Mr Neil is also considering four other contentious planning appeals, including one for Cammo in west Edinburgh, where residents are opposing plans to build more than 600 homes.
Cllr Mowat added that if ministers grant approval for the controversial 670-home development at Cammo “they will have undermined the entire purpose of having a Planning Act and a local planning system. They will have betrayed the people of Edinburgh and undermined local democracy”.
News of the appeal decision comes as councillors clashed over the troubled LDP2, with opposition members expressing “no confidence” in planning convener Cllr Perry.
Barring any legal challenge, work at Edmonstone Estate on Old Dalkeith Road can begin in as little as three months, provided developers agree a section 75 order with the council that sets out their contribution to public infrastructure like schools and roads in the area.
Mr Neil also approved another 52-home development at Old Craighall in Musselburgh, which was rejected by East Lothian councillors in 2014.
A Scottish Government spokesman told the Evening News: “After careful consideration, Scottish ministers propose to grant planning permission in principle for residential developments at Old Dalkeith Road, Edinburgh and Old Craighall, Musselburgh. These are the first to be considered in a series of major housing appeals which the cabinet secretary, Mr Neil, ‘recalled’ for ministers’ determination at the end of last year.”

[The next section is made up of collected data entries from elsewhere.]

[config.mk]
export PLATFORM = sky130hd
export DESIGN_NAME = enemy_spawn_scheduler
export DESIGN_NICKNAME = d
export VERILOG_FILES = /design/src/rtl/enemy_spawn_scheduler.sv
export SDC_FILE = /design/constraint.sdc
export NUM_CORES = 1
export LEC_CHECK = 0
export ABC_CLOCK_PERIOD_IN_PS = 12100
export CAP_MARGIN = 0
export CELL_PAD_IN_SITES_DETAIL_PLACEMENT = 0
export CELL_PAD_IN_SITES_GLOBAL_PLACEMENT = 1
export CORE_MARGIN = 2
export CORE_UTILIZATION = 50
export CTS_BUF_LIST = sky130_fd_sc_hd__clkbuf_4 sky130_fd_sc_hd__clkbuf_8 sky130_fd_sc_hd__clkbuf_16
export DETAILED_ROUTE_END_ITERATION = 8
export GPL_ROUTABILITY_DRIVEN = 0
export GPL_TIMING_DRIVEN = 0
export MAX_ROUTING_LAYER = met4
export PLACE_DENSITY_LB_ADDON = 0.1
export REMOVE_ABC_BUFFERS = 1
export SYNTH_ARGS = -nofsm -noshare
export SYNTH_HDL_FRONTEND = slang
export SYNTH_SLANG_ARGS = --single-unit
[constraint.sdc]
create_clock -name clk -period 12.1 [get_ports clk]
set_clock_uncertainty 0.05 [all_clocks]
set_input_delay 3.63 -clock clk [delete_from_list [all_inputs] [get_ports clk]]
set_output_delay 3.63 -clock clk [all_outputs]
set_load 0.1 [all_outputs]
$ cat src/rtl/fetch_pkg.sv
// Shared types and constants for the instruction fetch buffer and its entry FIFO.
package fetch_pkg;

  localparam int DEPTH_DEFAULT = 2;
  localparam logic [31:0] NOP_INSTR = 32'h0000_0013;

  typedef struct packed {
    logic [31:0] pc;
    logic [31:0] instr;
    logic        fault;
  } fetch_entry_t;

  function automatic fetch_entry_t make_entry(
    input logic [31:0] pc_i,
    input logic [31:0] instr_i,
    input logic        fault_i
  );
    fetch_entry_t e;
    e.pc    = pc_i;
    e.instr = instr_i;
    e.fault = fault_i;
    return e;
  endfunction

endpackage

$ cat src/rtl/fetch_fifo.sv
// Generic DEPTH-entry FIFO of fetch_entry_t with synchronous clear.
// DEPTH must be a power of two so the pointers wrap naturally.
module fetch_fifo
  import fetch_pkg::*;
#(
  parameter int DEPTH = DEPTH_DEFAULT,
  parameter int CNT_W = $clog2(DEPTH + 1)
) (
  input  logic             clk,
  input  logic             reset,
  input  logic             clear,
  input  logic             push,
  input  fetch_entry_t     push_data,
  input  logic             pop,
  output fetch_entry_t     pop_data,
  output logic             full,
  output logic             empty,
  output logic [CNT_W-1:0] count
);

  localparam int PTR_W = $clog2(DEPTH);
  localparam logic [CNT_W-1:0] CNT_ZERO = {CNT_W{1'b0}};
  localparam logic [CNT_W-1:0] CNT_ONE  = CNT_W'(1);
  localparam logic [CNT_W-1:0] CNT_FULL = CNT_W'(DEPTH);
  localparam logic [PTR_W-1:0] PTR_ZERO = {PTR_W{1'b0}};
  localparam logic [PTR_W-1:0] PTR_ONE  = PTR_W'(1);

  fetch_entry_t     mem_q [DEPTH];
  fetch_entry_t     mem_d [DEPTH];
  logic [PTR_W-1:0] wr_ptr_q, wr_ptr_d;
  logic [PTR_W-1:0] rd_ptr_q, rd_ptr_d;
  logic [CNT_W-1:0] count_q, count_d;
  logic             do_push_s;
  logic             do_pop_s;

  assign empty    = (count_q == CNT_ZERO);
  assign full     = (count_q == CNT_FULL);
  assign count    = count_q;
  assign pop_data = mem_q[rd_ptr_q];
  assign do_pop_s = pop && !empty;
  // A push into a full FIFO is only taken when the head leaves in the same cycle.
  assign do_push_s = push && (!full || do_pop_s);

  always_comb begin
    mem_d    = mem_q;
    wr_ptr_d = wr_ptr_q;
    rd_ptr_d = rd_ptr_q;
    count_d  = count_q;
    if (clear) begin
      wr_ptr_d = PTR_ZERO;
      rd_ptr_d = PTR_ZERO;
      count_d  = CNT_ZERO;
    end else begin
      if (do_push_s) begin
        mem_d[wr_ptr_q] = push_data;
        wr_ptr_d        = wr_ptr_q + PTR_ONE;
      end else begin
        wr_ptr_d = wr_ptr_q;
      end
      if (do_pop_s) begin
        rd_ptr_d = rd_ptr_q + PTR_ONE;
      end else begin
        rd_ptr_d = rd_ptr_q;
      end
      case ({do_push_s, do_pop_s})
        2'b10:   count_d = count_q + CNT_ONE;
        2'b01:   count_d = count_q - CNT_ONE;
        default: count_d = count_q;
      endcase
    end
  end

  always_ff @(posedge clk or posedge reset) begin
    if (reset) begin
      wr_ptr_q <= PTR_ZERO;
      rd_ptr_q <= PTR_ZERO;
      count_q  <= CNT_ZERO;
      for (int i = 0; i < DEPTH; i++) begin
        mem_q[i] <= make_entry(32'h0000_0000, NOP_INSTR, 1'b0);
      end
    end else begin
      wr_ptr_q <= wr_ptr_d;
      rd_ptr_q <= rd_ptr_d;
      count_q  <= count_d;
      mem_q    <= mem_d;
    end
  end

endmodule

$ cat src/rtl/fetch_buffer.sv
// Fetch buffer: issues instruction-memory requests for pc and queues in-order responses for decode.
// Define FETCH_MISALIGN_CHECK_EN to turn misaligned pcs into fault entries instead of memory requests.
module fetch_buffer
  import fetch_pkg::*;
#(
  parameter int DEPTH = DEPTH_DEFAULT
) (
  input  logic        clk,
  input  logic        reset,
  input  logic [31:0] pc,
  output logic        pc_advance,
  input  logic        flush,
  output logic        imem_req,
  output logic [31:0] imem_addr,
  input  logic        imem_gnt,
  input  logic        imem_rvalid,
  input  logic [31:0] imem_rdata,
  output logic        instr_valid,
  output logic [31:0] instr,
  output logic [31:0] instr_pc,
  input  logic        instr_ready,
  output logic        instr_fault
);

  localparam int CW = $clog2(DEPTH + 1);
  localparam int PW = $clog2(DEPTH);
  localparam logic [CW-1:0] CNT_ZERO = {CW{1'b0}};
  localparam logic [CW-1:0] CNT_ONE  = CW'(1);
  localparam logic [CW:0]   DEPTH_W  = (CW + 1)'(DEPTH);
  localparam logic [PW-1:0] PTR_ZERO = {PW{1'b0}};
  localparam logic [PW-1:0] PTR_ONE  = PW'(1);

  logic [CW-1:0] outstanding_q, outstanding_d;
  logic [CW-1:0] discard_q, discard_d;
  logic [PW-1:0] aq_wr_q, aq_wr_d;
  logic [PW-1:0] aq_rd_q, aq_rd_d;
  logic [31:0]   aq_mem_q [DEPTH];
  logic [31:0]   aq_mem_d [DEPTH];
  logic          active_q, active_d;

  logic          slot_free_s;
  logic          issue_s;
  logic          rsp_s;
  logic          rsp_keep_s;
  logic          fault_push_s;
  logic          push_s;
  logic          pop_s;
  fetch_entry_t  push_data_s;
  fetch_entry_t  head_s;
  logic          fifo_full_s;
  logic          fifo_empty_s;
  logic [CW-1:0] occupancy_s;

  // Each in-flight request has a buffer slot reserved, so a response can always be written.
  assign slot_free_s = ({1'b0, outstanding_q} + {1'b0, occupancy_s}) < DEPTH_W;
  assign imem_addr   = pc;
  assign issue_s     = imem_req && imem_gnt;
  assign pc_advance  = issue_s || fault_push_s;
  assign rsp_s       = imem_rvalid && (outstanding_q != CNT_ZERO);
  assign rsp_keep_s  = rsp_s && !flush && (discard_q == CNT_ZERO) && (!fifo_full_s || pop_s);
  assign pop_s       = instr_valid && instr_ready;
  assign push_s      = rsp_keep_s || fault_push_s;
  assign push_data_s = fault_push_s ? make_entry(pc, NOP_INSTR, 1'b1)
                                    : make_entry(aq_mem_q[aq_rd_q], imem_rdata, 1'b0);

`ifdef FETCH_MISALIGN_CHECK_EN
  logic misalign_s;
  logic stall_q, stall_d;

  assign misalign_s   = (pc[1:0] != 2'b00);
  // Faults wait for older responses to drain so the buffer stays in program order.
  assign fault_push_s = active_q && !flush && misalign_s && !stall_q && slot_free_s
                        && (outstanding_q == CNT_ZERO);
  assign imem_req     = active_q && !flush && !misalign_s && !stall_q && slot_free_s;

  always_comb begin
    stall_d = stall_q;
    if (flush) begin
      stall_d = 1'b0;
    end else if (fault_push_s) begin
      stall_d = 1'b1;
    end else begin
      stall_d = stall_q;
    end
  end

  always_ff @(posedge clk or posedge reset) begin
    if (reset) begin
      stall_q <= 1'b0;
    end else begin
      stall_q <= stall_d;
    end
  end
`else
  assign fault_push_s = 1'b0;
  assign imem_req     = active_q && !flush && slot_free_s;
`endif

  fetch_fifo #(
    .DEPTH (DEPTH),
    .CNT_W (CW)
  ) u_fifo (
    .clk       (clk),
    .reset     (reset),
    .clear     (flush),
    .push      (push_s),
    .push_data (push_data_s),
    .pop       (pop_s),
    .pop_data  (head_s),
    .full      (fifo_full_s),
    .empty     (fifo_empty_s),
    .count     (occupancy_s)
  );

  assign instr_valid = !fifo_empty_s;
  assign instr       = instr_valid ? head_s.instr : NOP_INSTR;
  assign instr_pc    = instr_valid ? head_s.pc : 32'h0000_0000;
  // The fault bit is only ever set by the misaligned-pc path, so this is 0 in the default build.
  assign instr_fault = instr_valid && head_s.fault;

  always_comb begin
    outstanding_d = outstanding_q;
    discard_d     = discard_q;
    aq_wr_d       = aq_wr_q;
    aq_rd_d       = aq_rd_q;
    aq_mem_d      = aq_mem_q;
    active_d      = 1'b1;

    case ({issue_s, rsp_s})
      2'b10:   outstanding_d = outstanding_q + CNT_ONE;
      2'b01:   outstanding_d = outstanding_q - CNT_ONE;
      default: outstanding_d = outstanding_q;
    endcase

    // Responses still in flight at a flush belong to the old path and must be dropped.
    if (flush) begin
      discard_d = outstanding_q - (rsp_s ? CNT_ONE : CNT_ZERO);
    end else if (rsp_s && (discard_q != CNT_ZERO)) begin
      discard_d = discard_q - CNT_ONE;
    end else begin
      discard_d = discard_q;
    end

    if (issue_s) begin
      aq_mem_d[aq_wr_q] = pc;
      aq_wr_d           = aq_wr_q + PTR_ONE;
    end else begin
      aq_wr_d = aq_wr_q;
    end

    if (rsp_s) begin
      aq_rd_d = aq_rd_q + PTR_ONE;
    end else begin
      aq_rd_d = aq_rd_q;
    end
  end

  always_ff @(posedge clk or posedge reset) begin
    if (reset) begin
      outstanding_q <= CNT_ZERO;
      discard_q     <= CNT_ZERO;
      aq_wr_q       <= PTR_ZERO;
      aq_rd_q       <= PTR_ZERO;
      active_q      <= 1'b0;
      for (int i = 0; i < DEPTH; i++) begin
        aq_mem_q[i] <= 32'h0000_0000;
      end
    end else begin
      outstanding_q <= outstanding_d;
      discard_q     <= discard_d;
      aq_wr_q       <= aq_wr_d;
      aq_rd_q       <= aq_rd_d;
      active_q      <= active_d;
      aq_mem_q      <= aq_mem_d;
    end
  end

endmodule

$ cat config.mk
export PLATFORM = sky130hd
export DESIGN_NAME = fetch_buffer
export DESIGN_NICKNAME = d
export VERILOG_FILES = /design/src/rtl/fetch_pkg.sv /design/src/rtl/fetch_fifo.sv /design/src/rtl/fetch_buffer.sv
export SDC_FILE = /design/constraint.sdc
export NUM_CORES = 1
export LEC_CHECK = 0
export CAP_MARGIN = 40
export CORE_MARGIN = 4
export CORE_UTILIZATION = 57
export DETAILED_ROUTE_END_ITERATION = 6
export GPL_TIMING_DRIVEN = 0
export HOLD_SLACK_MARGIN = 0.08
export PLACE_DENSITY = 0.95
export SETUP_SLACK_MARGIN = 0.05
export SLEW_MARGIN = 25
export SYNTH_ARGS = -nofsm -noshare
export SYNTH_HDL_FRONTEND = slang
export SYNTH_SLANG_ARGS = --single-unit
$ cat constraint.sdc
create_clock -name clk -period 15.5 [get_ports clk]
set_clock_uncertainty 0.15 [all_clocks]
set_input_delay 4.65 -clock clk [delete_from_list [all_inputs] [get_ports clk]]
set_output_delay 4.65 -clock clk [all_outputs]
set_load 0.01 [all_outputs]
# Yosys cells after proc, flatten, opt, wreduce, memory -nomap -nowiden
# Cells that the tools add are included.
# totals
ff_bits	205
in_bits	70
output_inout_bits	100
# op_classes
add_sub_neg	11
order_cmp	7
n_eq_ne	5
muxes	24
bitwise	5
n_reduce_logical	29
# op_table
cell	count
$mux W65	4
$mux W32	6
$bwmux W130	1
$demux W65 S1	1
$bwmux W64	1
$demux W32 S1	1
$logic_and A1 B1 Y1	14
$reduce_bool A2 Y1	6
$ge A2 B2 Y1 const B	4
$not A1 Y2	4
$pmux W2 S2	2
$eq A2 B2 Y1 const B	3
$mux W2	3
$sub A2 B1 Y2 const B	3
$mux W1	5
$add A1 B1 Y1 const B	4
$add A2 B1 Y2 const B	2
$eq A2 B1 Y1 const B	2
$logic_not A2 Y1	2
$lt A2 B1 Y1 const B	2
$add A2 B2 Y3	1
$logic_not A1 Y1	3
$lt A3 B2 Y1 const B	1
$reduce_bool A3 Y1	1
4 further kinds	5

# Longest topological paths before layout
# logic_depth
ltp_word	9
ltp_mapped	8
ltp_nobuf	8

# Cells and area by module
# A second synthesis with hierarchy kept.
# hier_totals
cells_unflattened	692
hier_area_um2	9853.2
# modules_own_cells
module	n_inst	cells_per_inst	area_per_inst_um2
fetch_fifo	1	372	5964.5
fetch_buffer	1	320	3888.7

# Least setup slack after synthesis
# No wires, ideal clock.
# synth_path
path_kind	input -> output
start	input port flush
end	output port pc_advance
arrival_ns	5.507
required_time_ns	10.700
path_slack_ns	5.193
path_stages	4
n_path_buf	1
cell_sequence	buf_6 nor4b_4 nand2_1 inv_1
# synth_via
elab_chain_cells	4
# synth_lines
element	line_no	source
start: declaration	fetch_buffer.sv:12	input logic flush,
$logic_not A1 Y1	fetch_buffer.sv:96	assign imem_req = active_q && !flush && slot_free_s;
$logic_and A1 B1 Y1 (2 in a row)	fetch_buffer.sv:96	
net imem_req	fetch_buffer.sv:13	output logic imem_req,
$logic_and A1 B1 Y1	fetch_buffer.sv:57	assign issue_s = imem_req && imem_gnt;
end: declaration	fetch_buffer.sv:11	output logic pc_advance,
# The timed path passes the listed nets, and every way through them passes these cells.

# Final worst setup path
# layout_path
start	input port imem_gnt
end	output port pc_advance
# layout_via
elab_chain_cells	1
# layout_lines
element	line_no	source
start: declaration	fetch_buffer.sv:15	input logic imem_gnt,
$logic_and A1 B1 Y1	fetch_buffer.sv:57	
# Every way passes these cells.

==> impl_metrics.tcl <==
set metrics [dict create \
    r2r_start "u_fifo.count[0]" \
    final_cell_mix "dfrtp_1 (197), clkdlybuf4s50_1 (167), mux2_2 (145)" \
    worst-path-max-fanout 3 \
    start_kind "input pin" \
    clockBufferDepth 3 \
    vdd_drop_max_mv 0.121 \
    hold-path-cell-count 1 \
    setup_viol 0 \
    cts_tree "yes" \
    syn_nets 755 \
    p_leak_nw 5.51 \
    die_area_um2 18900 \
    synth_seq_area_share_pct 53.2 \
    critical_path.top_delay_family "buffers and inverters" \
    crit_buf_inv 3 \
    clkTransAtPathRegs_ps 60 \
    rows 47 \
    routabilityCongestion 0.761 \
    syn_to_final_growth_pct 29.0 \
    reg2reg_slack_ps 12800 \
    cts_sinks 203 \
    cts-root-buf "clkbuf_16" \
    critPathKind "input pin to output pin" \
    vias 5954 \
    drive_gt1_share_pct 31.9 \
    cts_setup_buffers 0 \
    endpoint_kind "output pin" \
    worst_pin_slew_ps 777 \
    p_per_area_nw_per_um2 166 \
    async_flop_share_pct 100 \
    synth-seq-cells 203 \
    synthCells 681 \
    fmax_mhz 92.2 \
    yosysWarnings 0 \
    r2r_cells 7 \
    routed_wl_mm 20.4 \
    drc 0 \
    crit-reg2reg-capture "outstanding_q[1]" \
    dp_hpwl_mm 13.9 \
    cp_cell_sequence "clkdlybuf4s50_1 > nand2_1 > inv_1 > clkdlybuf4s50_1" \
    hold_violations 0 \
    track_usage_pct 21.8 \
    maxCapViolations 0 \
    drt_first_pass_iters 4 \
    fin_setup_tns_ps 0 \
    drv_slew 0 \
    holdPathEnd "u_fifo.mem_q[98]" \
    cts_resized 0 \
    status "complete, no violations" \
    ios 170 \
    die_y_um 138 \
    min_period_ps 10850 \
    cts_buffers 22 \
    rsz0062_at_grt "no" \
    grt_pass1_wl_mm 32.9 \
    cp_slowest_stage_delay_ps 590 \
    coreArea_um2 16500 \
    final_common_cell "dfrtp_1" \
    ant_nets 0 \
    drt_iter0_markers 203 \
    netlist_area_um2 9560 \
    start_util_pct 57.9 \
    slew_headroom_pct 48.2 \
    antenna_found_initial 0 \
    cp_common_cell "clkdlybuf4s50_1" \
    grt_max_degree 90 \
    grt_pass1_vias 6387 \
    slowest_stage "clkdlybuf4s50_1" \
    wl_per_cell_um 18.4 \
    synth_area_per_cell_um2 14.0 \
    fin_crit_sh_pct 70.0 \
    clock_latency_ps 490 \
    chipWidth_um 138 \
    antennaDiodeCount 0 \
    nets 949 \
    cts.htree.levels 1 \
    cp_data_arrival_time_ps 6050 \
    cts_hold_buf 0 \
    grt_overflow 0 \
    portBuffers 167 \
    hold_class "flop to flop" \
    synth_edf_count 0 \
    avgViaCountPerCell 5.36 \
    required_ps 10700 \
    hold_slack_ps 332 \
    ys.flop_type "dfrtp_1" \
    hp-start "u_fifo.mem_q[98]" \
    ys_types 37 \
]
[metrics by stage]
stage / cells / worst slack, ps / util (%) / area, um2 / power, mW
6_report: 1111 / 4650 / 74.6 / 12300 / 2.05
5_1_grt: 1111 / 4580 / 74.6 / 12300 / 2.17
4_1_cts: 1111 / 4620 / 74.6 / 12300 / 2.07
3_5_place_dp: 1071 / 4630 / 70.1 / 11600 / 1.52
3_3_place_gp: 1068 / 2640 / 69.7 / 11500 / 1.47
2_1_floorplan: 681 / 5170 / - / 9560 / 1.33
[layout make-up]
cell class,instances,area (um2)
Tap cell,220,275
Inverter,8,37.5
Clock buffer,33,663
Timing Repair Buffer,170,1730
Multi-Input combinational cell,399,3910
Fill cell,1052,4190
Buffer,71,541
Sequential cell,203,5090
Clock inverter,7,88.8
[worst max path at each step]
| stage | from | endpoint | slack (ps) | cells after the start |
|---|---|---|---|---|
| 2_1_floorplan | reset | active_q | 5170 | 1 |
| 3_3_place_gp | reset | aq_mem_q[6] | 2640 | 2 |
| 3_5_place_dp | flush | pc_advance | 4630 | 5 |
| 4_1_cts | imem_gnt | pc_advance | 4620 | 4 |
| 5_1_grt | flush | pc_advance | 4580 | 5 |
| 6_report | imem_gnt | pc_advance | 4650 | 4 |
[report_power, final]
group          switching [mW]  internal, mW  total [mW]
combinational           0.240         0.372       0.613
sequential              0.125         0.773       0.899
clock                   0.208         0.329       0.538
[kinds of logic after synthesis]
logic type / synth area share (%)
adder cells (fa/ha/maj): 0.602
multiplexers: 34.2
XOR/XNOR: 0.641
flip-flops: 53.2
AND/OR/NAND/NOR: 4.54
buffers and inverters: 5.97
AO/OA/AOI/OAI: 0.733
other: 0.0785
[synth_stat cells, types with 3 or more instances]
master / n / area share (%)
xnor2_1: 4 / 0.37
buf_4: 35 / 2.7
dfstp_2: 6 / 1.6
mux2_1: 49 / 5.8
inv_1: 8 / 0.31
mux2i_1: 64 / 6.7
clkbuf_1: 12 / 0.47
nor2b_1: 3 / 0.20
nand2b_1: 3 / 0.20
buf_2: 6 / 0.31
xor2_1: 3 / 0.27
ha_1: 3 / 0.39
buf_6: 18 / 2.1
nor2_1: 65 / 2.6
mux2_2: 145 / 17
nand2_1: 6 / 0.24
dfrtp_1: 197 / 52
mux2_4: 30 / 4.7
[routing by layer]
layer | global-route usage (%) | up-vias | share of wire, %
li1 | - | 2741 | -
met2 | 38.2 | 132 | 51
met3 | 3.29 | 29 | 4.1
met4 | 4.66 | 0 | 2.0
met5 | 0 | - | 0
met1 | 29.0 | 3052 | 43
[registers in the layout (all words and copies together) (netlist names)]
name / cells
u_fifo.rd_ptr_q: 1
discard_q: 2
aq_rd_q: 1
u_fifo.count: 2
u_fifo.wr_ptr_q: 1
aq_mem_q: 64
u_fifo.mem_q: 128
active_q: 1
aq_wr_q: 1
outstanding_q: 2
Note: power is estimated with default switching activity, not from simulation.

A council spokeswoman said: “The council is aware of the appeal decision. We will consider any potential implications.”
Planning row ‘stinks like dead dog in middle of road’
Councillors clashed yesterday over the delay to a vital planning blueprint setting out how where new homes will be built in the Capital – with one likening the stalled planning process to roadkill.
Opposition Tory councillors lodged an emergency motion at yesterday’s full council meeting calling for the second Local Development Plan (LDP2) to be signed off within 14 days, after it was postponed by the city administration for four months until after the general election in May. Conservative councillor Dominic Heslop said the LDP2 was “like a dead dog lying in the middle of the road, stinking to high heaven”.
He called for planning convener Ian Perry to resign from his post, saying he “does not command the confidence of planning committee members, and he does not have the confidence of local community members.”
Highlighting reported divisions within the city’s Labour and SNP coalition over the LDP2, Cllr Heslop added: “This administration is playing politics with the planning system for the sole reason of maintaining its own survival.”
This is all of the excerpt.